“I studied in Tiruvannamalai, in a school that felt more like a home than a campus. When I look back, it was not the buildings or uniforms that shaped me. It was the life happening around me. Basketball practice, cricket matches, competitions, friends, laughter and a childhood that moved faster than I realised.
In the middle of all this were the people who made me who I am today. My Tamil teachers. My first stage mentors. The ones who put a mic in my hand when I was still a tiny boy who did not know what was what. They pushed me into public speaking. They encouraged me to stand on stages where everyone else was older, taller and louder. They taught me that a small voice can still carry big meaning. Whatever I am today began with those gentle pushes from them.

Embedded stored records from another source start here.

==> config.mk <==
export PLATFORM = sky130hd
export DESIGN_NAME = uart_rx_ovs
export DESIGN_NICKNAME = d
export VERILOG_FILES = /design/src/rtl/uart_rx_pkg.sv /design/src/rtl/uart_rx_sync.sv /design/src/rtl/uart_rx_rate.sv /design/src/rtl/uart_rx_brk.sv /design/src/rtl/uart_rx_ovs.sv
export SDC_FILE = /design/constraint.sdc
export NUM_CORES = 1
export LEC_CHECK = 0
export BUFFER_PORTS_ARGS = -buffer_cell sky130_fd_sc_hd__buf_2
export CORE_MARGIN = 3
export CORE_UTILIZATION = 55
export DETAILED_ROUTE_END_ITERATION = 8
export PLACE_DENSITY = 0.75
export SLEW_MARGIN = 5
export SYNTH_ARGS = -nofsm -noshare
export SYNTH_HDL_FRONTEND = slang
export SYNTH_SLANG_ARGS = --single-unit
==> constraint.sdc <==
create_clock -name clk_i -period 10.4 [get_ports clk_i]
set_input_delay 2.08 -clock clk_i [delete_from_list [all_inputs] [get_ports clk_i]]
set_output_delay 2.08 -clock clk_i [all_outputs]
set_load 0.01 [all_outputs]
==> src/rtl/uart_rx_pkg.sv <==
package uart_rx_pkg;
  typedef enum logic [1:0] {
    ST_IDLE  = 2'd0,
    ST_START = 2'd1,
    ST_DATA  = 2'd2,
    ST_STOP  = 2'd3
  } rx_state_e;
endpackage

==> src/rtl/uart_rx_sync.sv <==
module uart_rx_sync #(
  parameter int STAGES = 2
) (
  input  logic clk_i,
  input  logic rst_ni,
  input  logic rx_i,
  output logic line_o,
  output logic fall_o
);
  logic [STAGES-1:0] sh_q;
  logic              prev_q;

  always_ff @(posedge clk_i or negedge rst_ni) begin
    if (!rst_ni) begin
      sh_q   <= '1;
      prev_q <= 1'b1;
    end else begin
      sh_q   <= {sh_q[STAGES-2:0], rx_i};
      prev_q <= sh_q[STAGES-1];
    end
  end

  assign line_o = sh_q[STAGES-1];
  assign fall_o = prev_q & ~line_o;
endmodule

==> src/rtl/uart_rx_rate.sv <==
module uart_rx_rate #(
  parameter int CW      = 8,
  parameter int DEF_LEN = 8
) (
  input  logic          clk_i,
  input  logic          rst_ni,
  input  logic          we_i,
  input  logic [CW-1:0] len_i,
  input  logic          allow_i,
  output logic [CW-1:0] len_o
);
  logic [CW-1:0] pend_q, act_q;

  always_ff @(posedge clk_i or negedge rst_ni) begin
    if (!rst_ni) begin
      pend_q <= CW'(DEF_LEN);
      act_q  <= CW'(DEF_LEN);
    end else begin
      if (we_i)    pend_q <= len_i;
      if (allow_i) act_q  <= pend_q;
    end
  end

  assign len_o = act_q;
endmodule

==> src/rtl/uart_rx_brk.sv <==
module uart_rx_brk #(
  parameter int TW = 12
) (
  input  logic          clk_i,
  input  logic          rst_ni,
  input  logic          line_i,
  input  logic [TW-1:0] thr_i,
  output logic          brk_o
);
  logic [TW-1:0] run_q;

  always_ff @(posedge clk_i or negedge rst_ni) begin
    if (!rst_ni)              run_q <= '0;
    else if (line_i)          run_q <= '0;
    else if (run_q != '1)     run_q <= run_q + TW'(1);
  end

  assign brk_o = run_q > thr_i;


  brk_release_chk: assert property (@(posedge clk_i) disable iff (!rst_ni)
    (brk_o && line_i) |=> !brk_o);
endmodule

==> src/rtl/uart_rx_ovs.sv <==
module uart_rx_ovs
  import uart_rx_pkg::*;
#(
  parameter int DW      = 8,
  parameter int CW      = 8,
  parameter int DEF_LEN = 8
) (
  input  logic          clk_i,
  input  logic          rst_ni,
  input  logic          rx_i,
  input  logic          cfg_we_i,
  input  logic [CW-1:0] cfg_len_i,
  input  logic          par_en_i,
  input  logic          par_odd_i,
  input  logic          ack_i,
  output logic [DW-1:0] data_o,
  output logic          valid_o,
  output logic          frame_err_o,
  output logic          parity_err_o,
  output logic          overrun_o,
  output logic          break_o
);
  localparam int IW = $clog2(DW + 2);
  localparam int TW = CW + $clog2(DW + 4);

  logic          line, fall;
  logic [CW-1:0] act_len, half_len;
  logic [TW-1:0] brk_thr;

  rx_state_e     state_q;
  logic [CW-1:0] cnt_q;
  logic [IW-1:0] idx_q, last_idx;
  logic [DW-1:0] sh_q, data_q;
  logic          par_q;
  logic          valid_q, ferr_q, perr_q, ovr_q;
  logic          bit_end, done, par_bad, good;

  uart_rx_sync #(.STAGES(2)) u_sync (
    .clk_i (clk_i), .rst_ni(rst_ni), .rx_i(rx_i), .line_o(line), .fall_o(fall)
  );

  uart_rx_rate #(.CW(CW), .DEF_LEN(DEF_LEN)) u_rate (
    .clk_i  (clk_i), .rst_ni(rst_ni), .we_i(cfg_we_i), .len_i(cfg_len_i),
    .allow_i(state_q == ST_IDLE && line), .len_o(act_len)
  );

  assign brk_thr = (TW'(DW + 2) + TW'(par_en_i)) * TW'(act_len);

  uart_rx_brk #(.TW(TW)) u_brk (
    .clk_i(clk_i), .rst_ni(rst_ni), .line_i(line), .thr_i(brk_thr), .brk_o(break_o)
  );

  assign half_len = act_len >> 1;
  assign last_idx = par_en_i ? IW'(DW) : IW'(DW - 1);
  assign bit_end  = cnt_q == act_len - CW'(1);
  assign done     = state_q == ST_STOP && bit_end;
  // parity accumulator includes the received parity bit; nonzero means mismatch
  assign par_bad  = par_en_i & par_q;
  assign good     = done & line & ~par_bad;

  always_ff @(posedge clk_i or negedge rst_ni) begin
    if (!rst_ni) begin
      state_q <= ST_IDLE;
      cnt_q   <= '0;
      idx_q   <= '0;
      sh_q    <= '0;
      par_q   <= 1'b0;
    end else begin
      unique case (state_q)
        ST_IDLE: begin
          cnt_q <= '0;
          if (fall) begin
            state_q <= ST_START;
            par_q   <= par_odd_i;
          end
        end
        ST_START: begin
          if (line) begin
            state_q <= ST_IDLE;
          end else if (cnt_q == half_len - CW'(1)) begin
            state_q <= ST_DATA;
            cnt_q   <= '0;
            idx_q   <= '0;
          end else begin
            cnt_q <= cnt_q + CW'(1);
          end
        end
        ST_DATA: begin
          if (bit_end) begin
            cnt_q <= '0;
            par_q <= par_q ^ line;
            if (idx_q < IW'(DW)) sh_q <= {line, sh_q[DW-1:1]};
            if (idx_q == last_idx) state_q <= ST_STOP;
            else                   idx_q   <= idx_q + IW'(1);
          end else begin
            cnt_q <= cnt_q + CW'(1);
          end
        end
        ST_STOP: begin
          if (bit_end) state_q <= ST_IDLE;
          else         cnt_q   <= cnt_q + CW'(1);
        end
        default: state_q <= ST_IDLE;
      endcase
    end
  end

  always_ff @(posedge clk_i or negedge rst_ni) begin
    if (!rst_ni) begin
      data_q  <= '0;
      valid_q <= 1'b0;
      ferr_q  <= 1'b0;
      perr_q  <= 1'b0;
      ovr_q   <= 1'b0;
    end else begin
      if (good) data_q <= sh_q;
      valid_q <= good                          ? 1'b1 : (ack_i ? 1'b0 : valid_q);
      ferr_q  <= (done && !line)               ? 1'b1 : (ack_i ? 1'b0 : ferr_q);
      perr_q  <= (done && par_bad)             ? 1'b1 : (ack_i ? 1'b0 : perr_q);
      ovr_q   <= (good && valid_q && !ack_i)   ? 1'b1 : (ack_i ? 1'b0 : ovr_q);
    end
  end

  assign data_o       = data_q;
  assign valid_o      = valid_q;
  assign frame_err_o  = ferr_q;
  assign parity_err_o = perr_q;
  assign overrun_o    = ovr_q;


  start_reject_chk: assert property (@(posedge clk_i) disable iff (!rst_ni)
    (state_q == ST_START && line) |=> state_q == ST_IDLE);

  valid_hold_chk: assert property (@(posedge clk_i) disable iff (!rst_ni)
    (valid_o && !ack_i) |=> valid_o);

  frame_novalid_chk: assert property (@(posedge clk_i) disable iff (!rst_ni)
    (done && !line) |=> !$rose(valid_o));

  overrun_src_chk: assert property (@(posedge clk_i) disable iff (!rst_ni)
    $rose(overrun_o) |-> $past(valid_o));

  rate_lock_chk: assert property (@(posedge clk_i) disable iff (!rst_ni)
    (state_q != ST_IDLE || !line) |=> $stable(act_len));
endmodule

==> results of run 1 <==
[synth_stat cells (6+ instances only)]
cell type,instances
mux2_2,21
inv_1,34
dfrtp_1,61
mux2_4,8
xnor2_1,17
xor2_1,15
and3_1,9
nand2_1,18
a21o_1,7
a31oi_1,6
or3_1,6
clkbuf_1,8
nor2b_1,13
nand3_1,7
o21ai_0,22
nor3_1,9
ha_1,38
a22o_1,7
and2_1,6
a21oi_1,15
nor2_1,26
nand4_1,7
[layer usage]
metal  global-route usage, %  vias to the layer above  wire [um]
met2                   30.97                       47       3561
met1                   24.51                     1417       3642
li1                        -                     1525          -
met4                   6.980                        0        139
met5                       0                        -          0
met3                   3.926                       14        251
[kinds of logic (layout without fill, tap and decap cells)]
family                   after synthesis  after routing  share of synthesized area (%)
adder cells (fa/ha/maj)               43             43                          13.45
flip-flops                            66             66                          38.74
buffers and inverters                 47             79                          4.708
XOR/XNOR                              32             32                          6.550
AND/OR/NAND/NOR                      123            123                          16.40
AO/OA/AOI/OAI                         74             74                          11.35
multiplexers                          31             31                          8.801
[sequential cells by signal, indices dropped and copies added (netlist names), 2 cells and up, named ones only]
name / count
u_rate.pend_q: 8
data_o: 8
u_brk.run_q: 12
sh_q: 8
u_sync.sh_q: 2
idx_q: 4
cnt_q: 8
u_rate.len_o: 8
[power by group through the flow]
stage | logic, mW | clock network [mW] | registers (mW)
CTS | 0.696 | 0.226 | 0.366
floorplan | 0.590 | 0 | 0.327
finish | 0.690 | 0.219 | 0.366
global route | 0.793 | 0.235 | 0.376
global placement | 0.654 | 0 | 0.369
detailed placement | 0.690 | 0 | 0.371
[worst reg2reg max path: cells and delay by family (launching register included)]
family | cells | cell delay, ps
and+or+nand+nor | 4 | 1420
DFF | 1 | 480
adders and majority gates | 1 | 280
AOI/OAI and AO/OA | 2 | 470
muxes | 1 | 390
buffers and inverters | 1 | 160
[area by class of cell]
class                           count  area (um^2)
Fill cell                         605         2726
Clock inverter                      7        78.83
Clock buffer                        9        123.9
Inverter                           34        127.6
Sequential cell                    66         1658
Multi-Input combinational cell    303         2420
Timing Repair Buffer               29        150.1
Tap cell                           99        123.9
[final timing paths]
kind	from	end	cells past startpoint
hold reg to reg	u_sync.sh_q[0]	u_sync.sh_q[1]	0
hold / removal	u_sync.sh_q[0]	u_sync.sh_q[1]	0
setup / recovery	par_en_i	break_o	17
max in group asynchronous	rst_ni	u_rate.pend_q[0]	2
setup reg to reg	u_rate.len_o[1]	data_o[2]	9
min in group asynchronous	rst_ni	u_brk.run_q[10]	2
==> results.cfg, run 1 <==
[outcome]
status = completed

[worst_setup_path]
critical-path-top-delay-family = adder cells
r2r_slack_ps = 7120
cp_data_required_time_ps = 8320
crit_path_end_kind = primary output
cp_max_fo = 11
critPathBufInv = 2
cp_cell_sequence = buf_2, and2_1, fa_1, ha_1, nor2b_1, o21ai_0, a21oi_1, o21a_1, nor2_1, o21ai_0, xnor2_1, ha_1, nand4_1, nor3_1, a2111oi_0, nor2_1, buf_2
critPathArrivalTime_ps = 5340
worst_setup_path_start_kind = input port
max_stage_delay_ps = 430
critPathKind = in2out
crit_slowest_cell = fa_1

[clocking]
numCtsBuffers = 9
worstSkewPairLatency_ps = 350
clockBufferDepth = 2
htree_levels = 3
postCtsSetupBuffers = 0
cts-root-buf = clkbuf_8
cts_hold_buf = 0
path_clk_slew_ps = 80
numClockSinks = 66
cts.repair.resized = 0
cts_tree = done

[finish]
final_cells = 547
antenna_cells = 0
nets = 501
drive_gt1_share_pct = 19.87
area_delta_synth_final_pct = 9.415
final_common_cell = dfrtp_1
mostFrequentLayoutCells = dfrtp_1, ha_1, inv_1
final_util_pct = 63.20
final_area_um2 = 4682

[floorplan]
die_w_um = 94.21
start_util_pct = 57.76
dieHeight_um = 94.21
die-area_um2 = 8875
rows = 31
io_pins = 28
core_area_um2 = 7408

[yosys]
ys.warnings.count = 0
async_flop_share_pct = 100.0
synth_area_um2 = 4279
synth_cells = 416
synth_top_area_share_pct = 35.67
synth-edff-count = 0
synth_seq_cells = 66
synth_flop_cell = dfrtp_1
syn_area_per_cell_um2 = 10.29
synth_top_cell_by_area = dfrtp_1
synth.area.top_cells = dfrtp_1, ha_1, mux2_2
synth_cell_types = 56
ys_seq_area_share_pct = 38.74
synth_fp_nets = 474

[placed_design]
post_dp_cell_area_um2 = 4479
io_buffers = 27
dp_cells = 531
pre_cts_ws_ps = 2981
dp_hpwl_mm = 5.644
routabilityCongestion = 0.8071

[power_and_ir_drop]
leakagePower_nw = 2.336
pwr-share-comb_pct = 54.1
swShare_pct = 43.79
p_switching_mw = 0.5588
pwr-share-seq_pct = 28.7
ir_worst_vdd_mv = 0.2059
p_clk_share_pct = 17.2
internal-power_mw = 0.7172
power_density_nw_per_um2 = 272.5
finalPower_mw = 1.276

[routing]
wl_per_cell_um = 13.88
drc = 0
vias = 3003
ant_nets = 0
routed_wl_mm = 7.594
drt_iter0_drc = 140
drtPass1Iterations = 4
routed_via_density = 5.490

[sta]
hold_viol = 0
maxSlewHeadroom_pct = 45.65
setup_violations = 0
finalCritPeriodShare_pct = 71.39
fin_worst_skew_ps = 8.610
drv_slew = 0
tightestPinTransition_ps = 815.2
final.setup.tns_ps = 0
period_minus_slack_ps = 7425
rsz0062_at_grt = false
max_freq_mhz = 134.7
hold-worst-slack_ps = 362.8
layout_setup_ws_ps = 2975

[global_route]
first_global_vias = 2978
grt-ovfl-total = 0
grt_max_degree = 67
antenna_found_initial = 0
track_usage_pct = 18.87
grt_pass1_wl_mm = 13.37

[job]
cap_violations = 0

[worst_hold_path]
hp-class = reg2reg
No activity file was read; power rests on OpenSTA's default activity.
==> inputs of run 2 (changes only) <==
--- a/config.mk
+++ b/config.mk
@@ -9,7 +9,7 @@
 export CORE_MARGIN = 3
 export CORE_UTILIZATION = 55
 export DETAILED_ROUTE_END_ITERATION = 8
-export PLACE_DENSITY = 0.75
+export PLACE_DENSITY = 0.78
 export SLEW_MARGIN = 5
 export SYNTH_ARGS = -nofsm -noshare
 export SYNTH_HDL_FRONTEND = slang
==> constraint.sdc (replaced) <==
create_clock -name clk_i -period 6.46 [get_ports clk_i]
set_input_delay 1.292 -clock clk_i [delete_from_list [all_inputs] [get_ports clk_i]]
set_output_delay 1.292 -clock clk_i [all_outputs]
set_load 0.01 [all_outputs]
==> results.cfg, run 2 (synthesized netlist as in run 1, its figures left out) <==
[sta]
rsz0062_at_grt = false
setup_violations = 0
fin_worst_skew_ps = 9.935
tightestPinTransition_ps = 797.2
maxSlewHeadroom_pct = 46.86
final.setup.tns_ps = 0
hold_viol = 0
period_minus_slack_ps = 6006
drv_slew = 0
layout_setup_ws_ps = 453.8
finalCritPeriodShare_pct = 92.97
max_freq_mhz = 166.5

[clocking]
cts.repair.resized = 0
path_clk_slew_ps = 70
numClockSinks = 66
numCtsBuffers = 9
htree_levels = 3
postCtsSetupBuffers = 0
worstSkewPairLatency_ps = 350
clockBufferDepth = 2
cts_hold_buf = 0
cts_tree = done
cts-root-buf = clkbuf_8

[finish]
regMostFlops = u_brk.run_q
mostFrequentLayoutCells = dfrtp_1, ha_1, inv_1
final_area_um2 = 4703
final_common_cell = dfrtp_1
nets = 501
final_cells = 547
area_delta_synth_final_pct = 9.912
drive_gt1_share_pct = 19.87
antenna_cells = 0
largest_register_ffs = 12

[placed_design]
post_dp_cell_area_um2 = 4479
io_buffers = 27
routabilityCongestion = 0.8253
dp_cells = 531
pre_cts_ws_ps = 480.1
dp_hpwl_mm = 5.795

[floorplan]
die_w_um = 94.21
core_area_um2 = 7408
rows = 31
die-area_um2 = 8875
io_pins = 28
start_util_pct = 57.76
dieHeight_um = 94.21

[global_route]
first_global_vias = 3109
track_usage_pct = 19.89
antenna_found_initial = 0
grt-ovfl-total = 0
grt_pass1_wl_mm = 13.87
grt_max_degree = 67

[worst_setup_path]
critPathKind = in2out
cp_max_fo = 11
worst_setup_path_start_kind = input port
critPathArrivalTime_ps = 4710
critPathBufInv = 2
critical-path-top-delay-family = compound AO/OA/AOI/OAI gates
cp_data_required_time_ps = 5170
cp-startpoint = par_en_i
max_stage_delay_ps = 440
crit_slowest_cell = fa_1
r2r-start = u_rate.len_o[1]
crit_path_end_kind = primary output
cp_cell_sequence = buf_2, and2_1, fa_1, ha_1, nor2b_1, o21ai_0, a21oi_1, o21a_1, nor2_1, o21ai_0, xnor2_1, ha_1, nand4_1, nor3_1, a2111oi_0, nor2_1, buf_2

[job]
cap_violations = 0

[routing]
wl_per_cell_um = 14.37
drtPass1Iterations = 4
routed_via_density = 5.616
drt_iter0_drc = 118
vias = 3072
drc = 0
routed_wl_mm = 7.862
ant_nets = 0

[power_and_ir_drop]
ir_worst_vdd_mv = 0.2866
power_density_nw_per_um2 = 444.4
finalPower_mw = 2.090
leakagePower_nw = 2.352

[worst_hold_path]
hp-class = reg2reg
holdCritStartpoint = u_sync.sh_q[0]

[outcome]
status = completed
run 2: changes by cell type in the layout (fill, tap and decap cells not counted):
cell        previous run  this run
inv_6                  0         2
inv_8                  1         0
bufinv_16              1         2
clkinvlp_4             2         0
run 2: final cells by class:
type                       instances  area [um^2]
inverter                          34        127.6
timing repair buffer              29        150.1
clock buffer                       9        123.9
tap                               99        123.9
fill                             602         2705
sequential                        66         1658
multi-input combinational        303         2420
clock inverter                     7        100.1
run 2: worst register-to-register path, delay by kind of cell, from the launching register on:
family,cells,cell delay (ps)
AOI/OAI and AO/OA,2,460
muxes,1,390
DFF,1,480
and+or+nand+nor,4,1450
adders and majority gates,1,280
buffers and inverters,1,180
run 2: report_power, final:
| group | total, mW | leakage (nW) | internal (mW) | switching [mW] |
|---|---|---|---|---|
| Clock | 0.390 | 0.114 | 0.220 | 0.169 |
| Sequential | 0.592 | 0.866 | 0.465 | 0.127 |
| Combinational | 1.11 | 1.37 | 0.506 | 0.603 |
run 2: final timing paths:
| kind | end | slack [ps] | cells after the start |
|---|---|---|---|
| min | u_sync.sh_q[1] | 360 | 0 |
| min in group asynchronous | u_brk.run_q[7] | 1100 | 2 |
| max reg2reg | data_o[0] | 3110 | 9 |
| max | break_o | 450 | 17 |
| min reg2reg | u_sync.sh_q[1] | 360 | 0 |
| max in group asynchronous | u_rate.len_o[0] | 4820 | 2 |
run 2: metrics by stage:
step | hold WS, ps | util [%]
2_1_floorplan | 345.2 | -
3_3_place_gp | 348.7 | 60.46
3_5_place_dp | 346.8 | 60.46
4_1_cts | 357.6 | 63.49
5_1_grt | 365.4 | 63.49
6_report | 356.7 | 63.49
run 2: routing by layer:
metal	routed length, um	track usage, %	part of all wire, %	vias to the layer above
met5	0	0	0	-
met4	142	8.303	1.8	0
met3	295	5.048	3.8	18
met2	3849	33.45	49	55
met1	3575	24.17	45	1470
li1	-	-	-	1529
==> inputs of run 3 (changes only) <==
--- a/config.mk
+++ b/config.mk
@@ -10,6 +10,7 @@
 export CORE_UTILIZATION = 55
 export DETAILED_ROUTE_END_ITERATION = 8
 export PLACE_DENSITY = 0.78
+export SETUP_SLACK_MARGIN = 0.1
 export SLEW_MARGIN = 5
 export SYNTH_ARGS = -nofsm -noshare
 export SYNTH_HDL_FRONTEND = slang
==> constraint.sdc (replaced) <==
create_clock -name clk_i -period 6.46 [get_ports clk_i]
set_input_delay 0.969 -clock clk_i [delete_from_list [all_inputs] [get_ports clk_i]]
set_output_delay 0.969 -clock clk_i [all_outputs]
set_load 0.01 [all_outputs]
==> results.cfg, run 3 (synthesized netlist as in run 1, its figures left out) <==
[outcome]
status = completed

[finish]
antenna_cells = 0
fillers = 606
largest_register_ffs = 12
final_area_um2 = 4703
final_common_cell = dfrtp_1
area_delta_synth_final_pct = 9.912
mostFrequentLayoutCells = dfrtp_1, ha_1, inv_1
final_util_pct = 63.49
drive_gt1_share_pct = 19.87
layout.area.seq_um2 = 1658
regMostFlops = u_brk.run_q
nets = 501
multi_input_area_um2 = 2420
final_cells = 547

[worst_setup_path]
critPathArrivalTime_ps = 4490
worst_setup_path_start_kind = flop
reg2reg_to = data_o[0]
r2r_slack_ps = 3110
cp_data_required_time_ps = 5490
rr_worst_depth = 9
critPathKind = reg2out
cp_max_fo = 14
crit_path_end_kind = primary output
r2r-start = u_rate.len_o[1]

[clocking]
htree_levels = 3
postCtsSetupBuffers = 0
cts_hold_buf = 0
cts.repair.resized = 0
worstSkewPairLatency_ps = 350
path_clk_slew_ps = 70
clockBufferDepth = 2
numCtsBuffers = 9
numClockSinks = 66
cts_tree = done
cts-root-buf = clkbuf_8

[global_route]
grt-ovfl-total = 0
grt_pass1_wl_mm = 13.86
track_usage_pct = 19.86
first_global_vias = 3107
antenna_found_initial = 0
grt_max_degree = 67

[sta]
tightestPinTransition_ps = 797.9
final.setup.tns_ps = 0
finalCritPeriodShare_pct = 84.53
hold_viol = 0
fin_worst_skew_ps = 9.701
max_freq_mhz = 183.1
maxSlewHeadroom_pct = 46.80
drv_slew = 0
layout_setup_ws_ps = 999.0
setup_violations = 0
rsz0062_at_grt = false
period_minus_slack_ps = 5461

[placed_design]
io_buffers = 27
routabilityCongestion = 0.8255
dp_hpwl_mm = 5.795
dp_cells = 531
post_dp_cell_area_um2 = 4479
pre_cts_ws_ps = 1126

[job]
cap_violations = 0

[worst_hold_path]
hp-class = reg2reg
holdCritStartpoint = u_sync.sh_q[0]
holdPathEnd = u_sync.sh_q[1]
whs_path_depth = 0

[routing]
drt_iter0_drc = 108
routed_via_density = 5.622
vias = 3075
ant_nets = 0
drtPass1Iterations = 7
wl_per_cell_um = 14.37
drc = 0
routed_wl_mm = 7.859

[floorplan]
die-area_um2 = 8875
dieHeight_um = 94.21
die_w_um = 94.21
rows = 31
core_area_um2 = 7408
io_pins = 28
start_util_pct = 57.76

[power_and_ir_drop]
ir_worst_vdd_mv = 0.2869
leakagePower_nw = 2.352
power_density_nw_per_um2 = 444.8
run 3: cell counts in the layout (fill, tap and decap cells not counted):
Identical to the previous run, type by type.
run 3: worst max-delay path by stage:
stage                         start       to  slack, ps  cells after the start
global placement           par_en_i  break_o       1370                     17
global route        u_rate.len_o[3]  break_o        670                     16
CTS                 u_rate.len_o[3]  break_o       1010                     16
finish              u_rate.len_o[3]  break_o       1000                     16
detailed placement         par_en_i  break_o       1130                     17
floorplan                  par_en_i  break_o       1540                     16
run 3: routing by layer:
metal | vias up | part of all wire (%) | global-route usage (%)
met5 | - | 0 | 0
met2 | 53 | 49 | 33.33
met4 | 0 | 1.6 | 8.303
met3 | 16 | 3.7 | 5.048
li1 | 1525 | - | -
met1 | 1481 | 46 | 24.17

But life was not always so clear.
When I was in seventh grade, I wanted nothing more than to become a cricketer. That dream began the day I watched the CSK Juniors play. Something inside me fired up further. I came home, dropped my bag and ran outside with a bat almost every day. I was stubborn. I wanted cricket more than anything. For a while, life was simple like that.
Growing up, it was time to realise that the dream shift is where I can actually belong. With them came the fears, the doubts and the questions every boy carries quietly. Some days I felt unstoppable. Some days I felt like I would never figure out who I was meant to become. But the people around me, my teachers, friends and mentors, kept reminding me that I was more capable than I believed.
Today, I work in movies and also a creative visual storyteller/songwriter. I create, I shoot, I experiment and I try to stay curious. I have worked on many kinds of projects and no matter how difficult they get, I find happiness in the act of creating something from nothing. My work gives me the same feeling that childhood gave me, that sense of play. Then there is Chennai.This city is everything to me. It holds every version of my life. The place that continues giving so many friends with whom I am co-writing my life with. When I came back to Chennai after 3.5 years being at my hometown, I came with only one unchanged, unmatched confidence – “ Chennai ku pona Cinema la vela Paakalam “ and this city didn’t fail in that too.
The boy who dreamed of cricket. The student who was pushed onto stages. The young man trying to find his own voice in front and behind the camera. The adult who finds home working in cinema. Chennai is the rhythm I am de-aging with. The streets where I laughed and learned. The place where every dream I have ever had began to make sense.
Today, when I create something, I carry all of that with me. My childhood. My teachers. My stubborn will. My failures and small victories. And the city that raised me in its own quiet and patient way.
I am excited where my journey will take me. But I know this.
I want to honour the people who believed in me before I believed in myself. I want to create work that feels honest. I want to stay rooted in the city that shaped me. And most importantly, be the native தமிழ் voice wherever I go.
Every story I tell, in some way, begins with Chennai. Because, Chennai is what that keeps giving me my story.”